Drupal doesn’t support the ability to replace existing files. You can create and delete files, but you can’t replace a file without using a module. If you try to upload a file with the same name Drupal will append “_0”, “_1”, etc… to the filename and increment it.

Luckily two modules can help with replacing files, and they’re called Media Entity File Replace and File Replace.

What is the main difference between Media Entity File Replace and File Replace?

Both modules will replace “files” whilst retaining the original file’s filename by performing an “overwrite” function in the backend. In Drupal, an uploaded “file” can be a “media entity” or a “file entity”.

As the module names suggest, the main difference is that Media Entity File Replace works at the media entity level, whereas File Replace works at the file entity level.

Table of Contents

This module allows editors to replace files at the media entity level by overwriting the existing media files. Because it overwrites the files, the filename and path are exactly retained.

You should use this module to allow content editors to replace media entity files whilst keeping the same filename and path as the original file.

Getting Started

1. Download and enable the module. This module requires no additional libraries and can simply be installed with composer which is the recommended way.

To install using Composer:

composer require drupal/media_entity_file_replace

If you get the following error when using Composer:

  [InvalidArgumentException]
  Could not find a version of package drupal/media_entity_file_replace matching your minimum-stability (stable). Require it with an explicit version constraint allowing its desired stability.

Then specify the version:

composer require drupal/media_entity_file_replace:^1.0-beta3

To enable the module using Drush:

drush en media_entity_file_replace

2. Clear the cache. You can easily clear the cache via the Drupal admin UI at admin/config/development/performance or by the drush command:

drush cr

A quick overview of this step is adding a media field to an existing content type and uploading an actual media document.
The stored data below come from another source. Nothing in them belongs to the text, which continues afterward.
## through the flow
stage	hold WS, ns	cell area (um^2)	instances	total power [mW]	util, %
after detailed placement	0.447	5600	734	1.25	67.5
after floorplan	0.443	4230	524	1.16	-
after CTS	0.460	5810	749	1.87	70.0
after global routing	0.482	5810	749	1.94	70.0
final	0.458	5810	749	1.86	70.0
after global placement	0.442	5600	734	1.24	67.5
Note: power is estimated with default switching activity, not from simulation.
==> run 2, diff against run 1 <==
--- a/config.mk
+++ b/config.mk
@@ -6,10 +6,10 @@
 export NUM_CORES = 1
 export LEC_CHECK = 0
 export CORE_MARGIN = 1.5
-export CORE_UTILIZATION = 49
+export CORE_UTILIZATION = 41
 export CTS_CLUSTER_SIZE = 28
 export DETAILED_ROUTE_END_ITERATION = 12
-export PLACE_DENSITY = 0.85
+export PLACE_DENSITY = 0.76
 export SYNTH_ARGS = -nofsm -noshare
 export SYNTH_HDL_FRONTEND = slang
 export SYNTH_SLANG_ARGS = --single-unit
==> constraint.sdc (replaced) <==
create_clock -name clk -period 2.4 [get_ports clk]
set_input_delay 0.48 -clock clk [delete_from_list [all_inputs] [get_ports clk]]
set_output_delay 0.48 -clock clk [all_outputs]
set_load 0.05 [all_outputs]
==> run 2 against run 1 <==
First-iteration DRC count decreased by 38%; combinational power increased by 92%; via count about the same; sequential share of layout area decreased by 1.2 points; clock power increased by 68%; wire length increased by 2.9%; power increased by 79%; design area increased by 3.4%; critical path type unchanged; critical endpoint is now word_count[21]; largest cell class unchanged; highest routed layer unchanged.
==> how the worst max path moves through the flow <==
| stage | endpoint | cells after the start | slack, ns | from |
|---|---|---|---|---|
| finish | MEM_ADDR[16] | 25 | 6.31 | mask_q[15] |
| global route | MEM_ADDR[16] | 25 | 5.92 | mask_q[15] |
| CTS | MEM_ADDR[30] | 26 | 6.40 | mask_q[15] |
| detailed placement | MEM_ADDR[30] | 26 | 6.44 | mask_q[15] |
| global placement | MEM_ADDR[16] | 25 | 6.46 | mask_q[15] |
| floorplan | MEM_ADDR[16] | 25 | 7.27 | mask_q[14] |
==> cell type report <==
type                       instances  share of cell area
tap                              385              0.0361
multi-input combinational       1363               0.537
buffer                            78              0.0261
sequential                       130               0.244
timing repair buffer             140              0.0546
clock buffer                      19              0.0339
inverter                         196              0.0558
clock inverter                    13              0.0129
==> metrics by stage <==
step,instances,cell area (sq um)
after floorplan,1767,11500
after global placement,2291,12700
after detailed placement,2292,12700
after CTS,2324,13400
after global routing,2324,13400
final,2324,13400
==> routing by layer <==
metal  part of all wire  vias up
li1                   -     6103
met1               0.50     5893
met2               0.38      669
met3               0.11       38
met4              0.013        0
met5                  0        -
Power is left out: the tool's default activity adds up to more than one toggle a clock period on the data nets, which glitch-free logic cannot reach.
## config.mk

```make
export PLATFORM = sky130hd
export DESIGN_NAME = decimal_to_flp_seq
export DESIGN_NICKNAME = d
export VERILOG_FILES = /design/src/rtl/decimal_to_flp_seq.sv
export SDC_FILE = /design/constraint.sdc
export NUM_CORES = 1
export LEC_CHECK = 0
export CORE_ASPECT_RATIO = 1.25
export CORE_MARGIN = 2
export CORE_UTILIZATION = 24
export DETAILED_ROUTE_END_ITERATION = 8
export PLACE_DENSITY = 0.45
export SETUP_SLACK_MARGIN = 0.2
export SYNTH_ARGS = -nofsm -noshare
export SYNTH_HDL_FRONTEND = slang
export SYNTH_SLANG_ARGS = --single-unit
```

## constraint.sdc

```tcl
create_clock -name clk -period 8.5 [get_ports clk]
set_clock_uncertainty 0.1 [all_clocks]
set_input_delay 2.55 -clock clk [delete_from_list [all_inputs] [get_ports clk]]
set_output_delay 2.55 -clock clk [all_outputs]
set_load 0.01 [all_outputs]
```
<file path="src/rtl/wb_loader_pkg.sv">
// Shared types and byte-lane constants for the HPS download-to-SDRAM loader.
package wb_loader_pkg;

  typedef enum logic [2:0] {
    IDLE  = 3'd0,
    ERASE = 3'd1,
    LOAD  = 3'd2,
    FLUSH = 3'd3,
    DONE  = 3'd4
  } state_e;

  localparam logic [3:0] SEL_LO  = 4'b0011;
  localparam logic [3:0] SEL_HI  = 4'b1100;
  localparam logic [3:0] SEL_ALL = 4'b1111;

endpackage

</file>
<file path="src/rtl/wb_rom_loader.sv">
// Zero-fills a RAM region over Wishbone on download start, then writes streamed ioctl half-words.
// Optional build macro LOADER_CHECKSUM_EN enables the running sum on checksum_o.
//
// state | meaning
// IDLE  | bus released, waiting for rising dl_active
// ERASE | writing zero to every word of the region
// LOAD  | forwarding ioctl half-words (optionally packed) to the bus
// FLUSH | writing a leftover low half after the download ended
// DONE  | one-cycle completion pulse
module wb_rom_loader
  import wb_loader_pkg::*;
#(
  parameter int              ADDR_W      = 22,
  parameter logic [ADDR_W-1:0] BASE_WORD = 'h100000,
  parameter int              REGION_LOG2 = 20,
  parameter bit              PACK        = 1'b1
) (
  input  logic              clk_sys,
  input  logic              reset,
  input  logic              dl_active_i,
  input  logic              dl_wr_i,
  input  logic [24:0]       dl_addr_i,
  input  logic [15:0]       dl_data_i,
  output logic              dl_wait_o,
  output logic              wb_cyc_o,
  output logic              wb_stb_o,
  output logic              wb_we_o,
  output logic [3:0]        wb_sel_o,
  output logic [ADDR_W-1:0] wb_adr_o,
  output logic [31:0]       wb_dat_o,
  input  logic              wb_ack_i,
  output logic              own_bus_o,
  output logic              done_o,
  output logic [31:0]       checksum_o
);

  localparam logic [ADDR_W-1:0]      REGION_MASK = ADDR_W'((64'd1 << REGION_LOG2) - 64'd1);
  localparam logic [REGION_LOG2-1:0] CNT_ONE     = REGION_LOG2'(1);
  localparam logic [REGION_LOG2-1:0] CNT_LAST    = '1;

  state_e                 state_q, state_d;
  logic                   dl_active_q;
  logic                   stb_q, stb_d;
  logic                   wait_q, wait_d;
  logic [3:0]             sel_q, sel_d;
  logic [ADDR_W-1:0]      adr_q, adr_d;
  logic [31:0]            dat_q, dat_d;
  logic [REGION_LOG2-1:0] erase_cnt_q, erase_cnt_d;
  logic                   hold_v_q, hold_v_d;
  logic [15:0]            hold_q, hold_d;
  logic [ADDR_W-1:0]      hold_adr_q, hold_adr_d;
  logic                   pend_v_q, pend_v_d;
  logic [15:0]            pend_dat_q, pend_dat_d;
  logic [ADDR_W-1:0]      pend_adr_q, pend_adr_d;
  logic [ADDR_W-1:0]      load_word;
  logic                   accept_wr;
  logic                   unused_addr_bit0;

  // dl_addr bit 0 addresses a byte inside the half-word and has no meaning here
  assign unused_addr_bit0 = dl_addr_i[0];
  assign load_word = BASE_WORD + (ADDR_W'(dl_addr_i[24:2]) & REGION_MASK);
  assign accept_wr = (state_q == LOAD) && !stb_q && dl_wr_i;

  always_comb begin
    state_d     = state_q;
    stb_d       = stb_q;
    wait_d      = wait_q;
    sel_d       = sel_q;
    adr_d       = adr_q;
    dat_d       = dat_q;
    erase_cnt_d = erase_cnt_q;
    hold_v_d    = hold_v_q;
    hold_d      = hold_q;
    hold_adr_d  = hold_adr_q;
    pend_v_d    = pend_v_q;
    pend_dat_d  = pend_dat_q;
    pend_adr_d  = pend_adr_q;
    case (state_q)
      IDLE: begin
        stb_d  = 1'b0;
        wait_d = 1'b0;
        if (dl_active_i && !dl_active_q) begin
          state_d     = ERASE;
          stb_d       = 1'b1;
          wait_d      = 1'b1;
          sel_d       = SEL_ALL;
          dat_d       = 32'd0;
          adr_d       = BASE_WORD;
          erase_cnt_d = '0;
          hold_v_d    = 1'b0;
          pend_v_d    = 1'b0;
        end
      end
      ERASE: begin
        if (wb_ack_i) begin
          if (!dl_active_i || erase_cnt_q == CNT_LAST) begin
            state_d = dl_active_i ? LOAD : IDLE;
            stb_d   = 1'b0;
            wait_d  = 1'b0;
          end else begin
            erase_cnt_d = erase_cnt_q + CNT_ONE;
            adr_d       = BASE_WORD + ADDR_W'(erase_cnt_q + CNT_ONE);
          end
        end
      end
      LOAD: begin
        if (stb_q) begin
          if (wb_ack_i) begin
            // a mismatched high half waits behind the orphaned low half
            if (pend_v_q) begin
              adr_d    = pend_adr_q;
              dat_d    = {pend_dat_q, pend_dat_q};
              sel_d    = SEL_HI;
              pend_v_d = 1'b0;
            end else begin
              stb_d  = 1'b0;
              wait_d = 1'b0;
            end
          end
        end else if (dl_wr_i) begin
          if (!PACK) begin
            stb_d  = 1'b1;
            wait_d = 1'b1;
            adr_d  = load_word;
            dat_d  = {dl_data_i, dl_data_i};
            sel_d  = dl_addr_i[1] ? SEL_HI : SEL_LO;
          end else if (!dl_addr_i[1]) begin
            hold_v_d   = 1'b1;
            hold_d     = dl_data_i;
            hold_adr_d = load_word;
          end else if (hold_v_q && hold_adr_q == load_word) begin
            stb_d    = 1'b1;
            wait_d   = 1'b1;
            adr_d    = load_word;
            dat_d    = {dl_data_i, hold_q};
            sel_d    = SEL_ALL;
            hold_v_d = 1'b0;
          end else if (hold_v_q) begin
            stb_d      = 1'b1;
            wait_d     = 1'b1;
            adr_d      = hold_adr_q;
            dat_d      = {hold_q, hold_q};
            sel_d      = SEL_LO;
            hold_v_d   = 1'b0;
            pend_v_d   = 1'b1;
            pend_dat_d = dl_data_i;
            pend_adr_d = load_word;
          end else begin
            stb_d  = 1'b1;
            wait_d = 1'b1;
            adr_d  = load_word;
            dat_d  = {dl_data_i, dl_data_i};
            sel_d  = SEL_HI;
          end
        end else if (!dl_active_i) begin
          if (hold_v_q) begin
            state_d = FLUSH;
            stb_d   = 1'b1;
            wait_d  = 1'b1;
            adr_d   = hold_adr_q;
            dat_d   = {hold_q, hold_q};
            sel_d   = SEL_LO;
          end else begin
            state_d = DONE;
          end
        end
      end
      FLUSH: begin
        if (wb_ack_i) begin
          state_d  = DONE;
          stb_d    = 1'b0;
          wait_d   = 1'b0;
          hold_v_d = 1'b0;
        end
      end
      DONE: begin
        state_d = IDLE;
      end
      default: begin
        state_d = IDLE;
        stb_d   = 1'b0;
        wait_d  = 1'b0;
      end
    endcase
  end

  always_ff @(posedge clk_sys) begin
    if (reset) begin
      state_q     <= IDLE;
      dl_active_q <= 1'b0;
      stb_q       <= 1'b0;
      wait_q      <= 1'b0;
      sel_q       <= 4'd0;
      adr_q       <= '0;
      dat_q       <= 32'd0;
      erase_cnt_q <= '0;
      hold_v_q    <= 1'b0;
      hold_q      <= 16'd0;
      hold_adr_q  <= '0;
      pend_v_q    <= 1'b0;
      pend_dat_q  <= 16'd0;
      pend_adr_q  <= '0;
    end else begin
      state_q     <= state_d;
      dl_active_q <= dl_active_i;
      stb_q       <= stb_d;
      wait_q      <= wait_d;
      sel_q       <= sel_d;
      adr_q       <= adr_d;
      dat_q       <= dat_d;
      erase_cnt_q <= erase_cnt_d;
      hold_v_q    <= hold_v_d;
      hold_q      <= hold_d;
      hold_adr_q  <= hold_adr_d;
      pend_v_q    <= pend_v_d;
      pend_dat_q  <= pend_dat_d;
      pend_adr_q  <= pend_adr_d;
    end
  end

`ifdef LOADER_CHECKSUM_EN
  logic [31:0] checksum_q;

  always_ff @(posedge clk_sys) begin
    if (reset) begin
      checksum_q <= 32'd0;
    end else if (state_q == IDLE && state_d == ERASE) begin
      checksum_q <= 32'd0;
    end else if (accept_wr) begin
      checksum_q <= checksum_q + {16'd0, dl_data_i};
    end
  end

  assign checksum_o = checksum_q;
`else
  logic unused_accept_wr;

  assign unused_accept_wr = accept_wr;
  assign checksum_o       = 32'd0;
`endif

  assign dl_wait_o = wait_q;
  assign wb_cyc_o  = stb_q;
  assign wb_stb_o  = stb_q;
  assign own_bus_o = (state_q != IDLE);
  assign wb_we_o   = own_bus_o;
  assign wb_sel_o  = sel_q;
  assign wb_adr_o  = adr_q;
  assign wb_dat_o  = dat_q;
  assign done_o    = (state_q == DONE);

endmodule

</file>
<file path="config.mk">
export PLATFORM = sky130hd
export DESIGN_NAME = wb_rom_loader
export DESIGN_NICKNAME = d
export VERILOG_FILES = /design/src/rtl/wb_loader_pkg.sv /design/src/rtl/wb_rom_loader.sv
export SDC_FILE = /design/constraint.sdc
export NUM_CORES = 1
export LEC_CHECK = 0
export BUFFER_PORTS_ARGS = -buffer_cell sky130_fd_sc_hd__buf_2
export CAP_MARGIN = 30
export CORE_ASPECT_RATIO = 0.7
export CORE_UTILIZATION = 25
export CTS_CLUSTER_SIZE = 10
export DETAILED_ROUTE_END_ITERATION = 8
export PLACE_DENSITY = 0.53
export REMOVE_ABC_BUFFERS = 1
export SETUP_SLACK_MARGIN = 0.15
export SKIP_CTS_REPAIR_TIMING = 1
export SLEW_MARGIN = 20
export SYNTH_ARGS = -nofsm -noshare
export SYNTH_HDL_FRONTEND = slang
export SYNTH_SLANG_ARGS = --single-unit
</file>
<file path="constraint.sdc">
create_clock -name clk_sys -period 2.85 [get_ports clk_sys]
set_input_delay 0.1425 -clock clk_sys [delete_from_list [all_inputs] [get_ports clk_sys]]
set_output_delay 0.1425 -clock clk_sys [all_outputs]
set_load 0.03 [all_outputs]
</file>
Word level (Yosys, flattened, before mapping)
Index checks and enable logic that the tools add are counted.

word-level totals
  flip-flop bits (word level) = 162
  input bits = 46
  output and inout bits = 96
  logic and storage cells = 147

cells by class
  $add $sub $neg = 4
  eq/ne operators = 25
  multiplexer cells = 79
  bitwise gates (word level) = 4
  reductions and logical operators = 21

operators by type and width
  operator                                                          number
  32-bit 2-to-1 mux                                                 10
  22-bit 2-to-1 mux                                                 12
  22-bit case mux with 3 select lines                               1
  32-bit case mux with 2 select lines                               1
  20-bit 2-to-1 mux                                                 3
  4-bit 2-to-1 mux                                                  10
  20-bit case mux with 2 select lines                               1
  1-bit 2-to-1 mux                                                  26
  3-bit 2-to-1 mux                                                  8
  21-bit by 20-bit adder with 22-bit output (first input constant)  1
  21-bit by 21-bit adder with 22-bit output (first input constant)  1
  22-bit equality test                                              1
  20-bit by 1-bit adder with 21-bit output (second input constant)  1
  3-bit inequality test (second input constant)                     7
  7-bit AND reduction                                               3
  20-bit by 1-bit adder with 20-bit output (second input constant)  1
  20-bit equality test (second input constant)                      1
  2-bit inequality test (second input constant)                     9
  9-bit AND reduction                                               2
  4-bit inequality test (second input constant)                     3
  3-bit case mux with 4 select lines                                1
  4-bit AND reduction                                               3
  1-bit case mux with 5 select lines                                2
  3-bit nonzero test                                                3
  other kinds (15)                                                  22

Logic depth before layout (Yosys ltp)
  word-level depth = 8
  mapped depth = 10
  mapped depth without buffers = 7

Least setup slack after synthesis
Ideal clock, no wire load.

  kind = register to register
  from = reg erase_cnt_q[0]
  to = reg adr_q[18], in the netlist wb_adr_o[18]
  setup time = 122 ps
  data arrival time = 2092 ps
  data required time = 2728 ps
  slack = 636 ps
  stages on the path, launching flop included = 10
  buffers on the path = 3
  period minus slack after synthesis = 2214 ps
  cell sequence = dfxtp_1 ha_1 and3_1 clkbuf_1 and4_1 buf_4 and3_1 o31a_1 buf_2 a221o_1

on the way
  longest elaborated chain between the ends = 5
  elaborated cells between the ends (all ways) = 9
  classes of those cells = add/sub (2); eq/ne (2); mux (3); reduce/logical (2)

ends and longest elaborated chain
  what                                       line                  RTL
  start: declaration                         wb_rom_loader.sv:48   logic [REGION_LOG2-1:0] erase_cnt_q, erase_cnt_d;
  start signal: assignment                   wb_rom_loader.sv:211  erase_cnt_q <= erase_cnt_d;
  20-bit by 1-bit adder with 21-bit output   wb_rom_loader.sv:102  adr_d = BASE_WORD + ADDR_W'(erase_cnt_q + CNT_ONE);
  21-bit by 21-bit adder with 22-bit output  wb_rom_loader.sv:102
  22-bit 2-to-1 mux                          wb_rom_loader.sv:96   if (!dl_active_i || erase_cnt_q == CNT_LAST) begin
  22-bit 2-to-1 mux                          wb_rom_loader.sv:95   if (wb_ack_i) begin
  22-bit case mux with 3 select lines        wb_rom_loader.sv:78   case (state_q)
  end signal: assignment                     wb_rom_loader.sv:209  adr_q <= adr_d;
  end: declaration                           wb_rom_loader.sv:46   logic [ADDR_W-1:0] adr_q, adr_d;

Several ways; a longest one is shown, not always the timed one. The select of a mux whose other input is x is not followed.
A chain may end at the register's enable or synchronous reset.

Final worst setup path
  from = reg erase_cnt_q[0]
  to = reg wait_q, in the netlist dl_wait_o

on the way
  longest elaborated chain between the ends = 4

ends and longest elaborated chain
  what                             line                  RTL
  20-bit equality test             wb_rom_loader.sv:96
  1-bit logical OR                 wb_rom_loader.sv:96
  2-bit inequality test (no line)  --
  9-bit AND reduction (no line)    --
  end signal: assignment           wb_rom_loader.sv:207  wait_q <= wait_d;
  end: declaration                 wb_rom_loader.sv:44   logic wait_q, wait_d;

No other way between the ends.

==> reports/summary.txt <==
Status = complete, but fails checks
Failing checks = DRC, hold timing
Worst skew pair latency = 0.43 ns
Slew @ Worst Pin = 0.885 ns
Max incr delay on CP = 0.52 ns
CP Class = flip-flop to flip-flop
Fmax = 406 MHz
CP Max Fanout = 8
RSZ-0062 raised after global routing = false
Placer Congestion = 0.821
Worst setup EP type = flip-flop
Clock power frac = 35.3%
Post-synth ARST share = 0%
Starting density of the core = 25.5%
Max-slew violations = 0
Met2 Usage GRT = 22.3%
Switching power = 2.49 mW
Final hold violations = 2
Total Wirelength = 25900 µm
Final Hold Slack = -0.0111 ns
Dpl hpwl = 17500 µm
Synth area leader = dfxtp_1
Combinational share of power = 29.4%
Top_reg_cell synth = dfxtp_1
Crit-path slowest cell = a311oi_1
Grt ovf = 0
Final Instance Area = 9970 µm²
DRT Pass-1 Iters = 7
Critical Path Sink = dl_wait_o$_SDFFE_PP0P_
ANT nets after route = 0
Vias in the first global route = 6981
R2r setup slk = 0.39 ns
Worst-path clk slew = 0.07 ns
CTS tree = yes
FF+latch count, synth = 158
Worst path cell trace = ha_1 -> and3_1 -> and4_1 -> nand2_1 -> a311oi_1 -> a21oi_1 -> a311oi_1
PnR worst setup slack = 0.389 ns
Clk buf depth = 2
GRT met3 Usage = 3.52%
Register Area = 3160 µm²
Final net count = 1166
Root buf cell = clkbuf_16
H-tree levels = 4
Commonest non-fill, non-tap cell in the layout = nand2_1
Sw frac = 36.3%
R2r startpoint = erase_cnt_q[0]$_SDFFE_PP0P_
VDD IR max = 378 µV
Top cell type's share of synthesized area = 38.2%
Starting DRT DRC Count = 537
Placement Cell Area = 9150 µm²
Die area = 33900 µm²
HP Class = input pin to flip-flop
CTS Buf Count = 17
CP required = 3.19 ns
First-pass GRT wire length = 40100 µm
Pwr Density = 686 nW/µm²
ANT cells = 0
Share of cells above drive strength 1 = 19.5%
Synth-to-layout area growth = 20.4%
Setup violators final = 0
PortBufs = 105
CTS Sinks = 158
# DRC = 12
Internal power = 4.36 mW
EDFF count, synth = 0
Worst Setup SP = erase_cnt_q[0]$_SDFFE_PP0P_
Most numerous cell on the critical path = a311oi_1
Warnings from Yosys = 0
P_leak = 3.65 nW
Multi-input gate area = 4540 µm²
Clk_skew = 0.0172 ns
Period minus WS final = 2.46 ns
Worst slack, placed = 0.422 ns
Die width = 220 µm
Post-DR vias/cell = 4.82
GRT Total Usage = 15.3%
Site row count = 55
Sequential-to-total area share from yosys stat = 38.2%
Largest net degree at the start of global routing = 74
Register-to-Register Path Depth = 7
Die Ht = 154 µm
Critical Path AT = 2.80 ns
Final core occ = 30.7%
Vias = 7507
I/O pin total = 142
Commonest cells after routing, fill and taps aside = nand2_1 (188), dfxtp_1 (157), a21oi_1 (125), buf_2 (104), nor2_1 (72)
# fillers = 3456
GR Layer Usage met1 = 22.3%
Syn Area/Cell = 8.06 µm²
Crit path launch type = flip-flop
Initial antenna violation count = 1
Core area = 32500 µm²
Mapped cell area = 8280 µm²
RR Endpoint = dl_wait_o$_SDFFE_PP0P_
Drt wl/cell = 16.6 µm
Power share of the sequential group = 35.3%
Synth top area cells = dfxtp_1 (38%), nand2_1 (8.5%), a21oi_1 (7.6%), mux2i_1 (7.6%), buf_4 (3.8%)
Gr busiest metal = met2
Relative slew slack = 41.0%
Max cap viols = 0
Final worst path period share = 86.4%
Post-synth cell types = 60
Mapped Cells = 1027
==> per-layer routing <==
metal | share of wire (%) | vias up | wire (µm)
li1 | - | 3699 | -
met1 | 50 | 3587 | 12800
met2 | 43 | 194 | 11200
met3 | 6.1 | 25 | 1570
met4 | 1.3 | 2 | 339
met5 | 0.046 | - | 12
==> cells in the mapped netlist, types with 11 or more instances <==
cell type,n
or3_1,11
nor3_1,12
dfxtp_1,158
a22oi_1,11
clkbuf_1,47
nor2_1,73
nand2_1,188
inv_1,21
xor2_1,23
o2111ai_1,16
o211ai_1,11
a21oi_1,126
mux2i_1,63
xnor2_1,14
buf_4,42
a221o_1,16
buf_2,22
o21ai_0,22
nand3_1,13
or2_2,16
==> worst min-delay path by stage <==
stage | depth (start not counted) | startpoint | end | slack [ns]
after floorplan | 1 | reset | wb_dat_o[22]$_SDFFE_PP0P_ | 0.21
final | 3 | dl_data_i[7] | hold_q[7]$_SDFFE_PP0P_ | -0.01
after CTS | 3 | dl_data_i[1] | hold_q[1]$_SDFFE_PP0P_ | -0.04
after global routing | 3 | dl_data_i[15] | hold_q[15]$_SDFFE_PP0P_ | 0.0007
after global placement | 3 | dl_data_i[11] | hold_q[11]$_SDFFE_PP0P_ | 0.42
after detailed placement | 3 | dl_data_i[11] | hold_q[11]$_SDFFE_PP0P_ | 0.42
==> worst max-delay path, delay by kind of cell, from the launching register on <==
kind	cells	cell delay (ns)
AND/OR/NAND/NOR	3	0.78
AO/OA/AOI/OAI	3	0.91
flip-flops	1	0.42
adder cells (fa/ha/maj)	1	0.27
==> power groups by stage <==
| stage | clock network, mW | registers, mW | logic [mW] |
|---|---|---|---|
| finish | 2.41 | 2.42 | 2.01 |
| detailed placement | 0 | 2.47 | 1.98 |
| global route | 2.57 | 2.43 | 2.20 |
| global placement | 0 | 2.47 | 1.97 |
| floorplan | 0 | 2.64 | 1.01 |
| CTS | 2.48 | 2.42 | 1.99 |
==> flip-flops by register name, summed over array words and instances (netlist names) <==
name         cells
wb_sel_o         2
wb_cyc_o         1
dl_active_q      1
hold_q          16
hold_adr_q      21
hold_v_q         1
pend_dat_q      16
erase_cnt_q     20
wb_dat_o        32
dl_wait_o        1
pend_v_q         1
pend_adr_q      21
wb_adr_o        22
state_q          3
==> cell families after synthesis <==
group	synth area share, %
AND/OR/NAND/NOR	19.8
adder cells (fa/ha/maj)	0.151
other	0.0453
multiplexers	8.84
buffers and inverters	8.92
AO/OA/AOI/OAI	20.1
flip-flops	38.2
XOR/XNOR	3.91
==> through the flow <==
stage	power, mW	hold WS, ns	std cells	TNS (ns)
3_3_place_gp	4.43	0.417	1506	0
5_1_grt	7.20	0.000660	1558	0
3_5_place_dp	4.45	0.420	1506	0
2_1_floorplan	3.65	0.207	941	-180.78
4_1_cts	6.89	-0.0413	1537	0
6_report	6.84	-0.0111	1558	0
==> cell type report <==
class,instances,share of cell area [%]
Clock buffer,20,4.58
Clock inverter,11,1.58
Inverter,22,0.828
Multi-Input combinational cell,761,45.5
Sequential cell,158,31.7
Tap cell,427,5.36
Timing Repair Buffer,159,10.4
Power figures use the tool's default switching activity.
If you already have a media field in your content type and an uploaded media file then you can skip to step 3.

A. For any content type (we will use the default Drupal Article content type in this tutorial), add a Media field and check “Document” as the Reference type. See Image 1 below.
B. Go to Content >> Media and click on “Add Media”. At the next page, select “Document” and proceed to upload a file. Note the filename.

Image 1 – Enable “Document” reference type for the newly created Media field in the Article content type

3. Now enable the “Replace file” widget that comes from the Media Entity File Replace module.

Go to Structure >> Media Types >> Document >> Manage Form Display and enable the “Replace file” widget. This widget is disabled by default. See Image 2 below. You will not be able to replace a file until you enable this widget.

It’s a good idea to position the “Replace file” widget right under the file widget as shown in Image 2 so that when a user is editing a file, the “Replace file” widget is right under the file that they want to replace.

Image 2 –  Enable the “Replace file” widget in the Document media type found under “Manage Form Display”.

Without this module and widget enabled, the default Drupal interface will appear as in Image 3.

Image 3 – The default Drupal 8 interface to replace a media file.

4. Now if you go to Content >> Media and edit the document media that we uploaded in Step 2.B, you will see the “Replace file” widget as shown in Image 4 below. Notice that the default Drupal widget is automatically removed (see the difference between Image 3 and Image 4).

Image 4 – The “Replace file” widget coming from the Media Entity File Replace module

5. Go ahead and replace the original uploaded file with a new file with a different filename. Upon replacing the file, if you left the default option “Overwrite original file” checked, then Drupal will upload the new file and set the old file for deletion. Even if your new file has a new file name, Drupal will store the new file whilst retaining the filename of the original file. Note that the filename is the same as that noted from Step 2.B.

If you click on the new uploaded file even after doing a refresh in the browser, you may still see the old content of the original file. You must do a hard refresh in your browser to see the contents of the newly uploaded file.

More information: How to do a hard refresh in Chrome, Firefox and IE.

File Replace

This module allows editors to replace files at the file entity level by overwriting the existing files. Because it overwrites the files, the filename and path are exactly retained.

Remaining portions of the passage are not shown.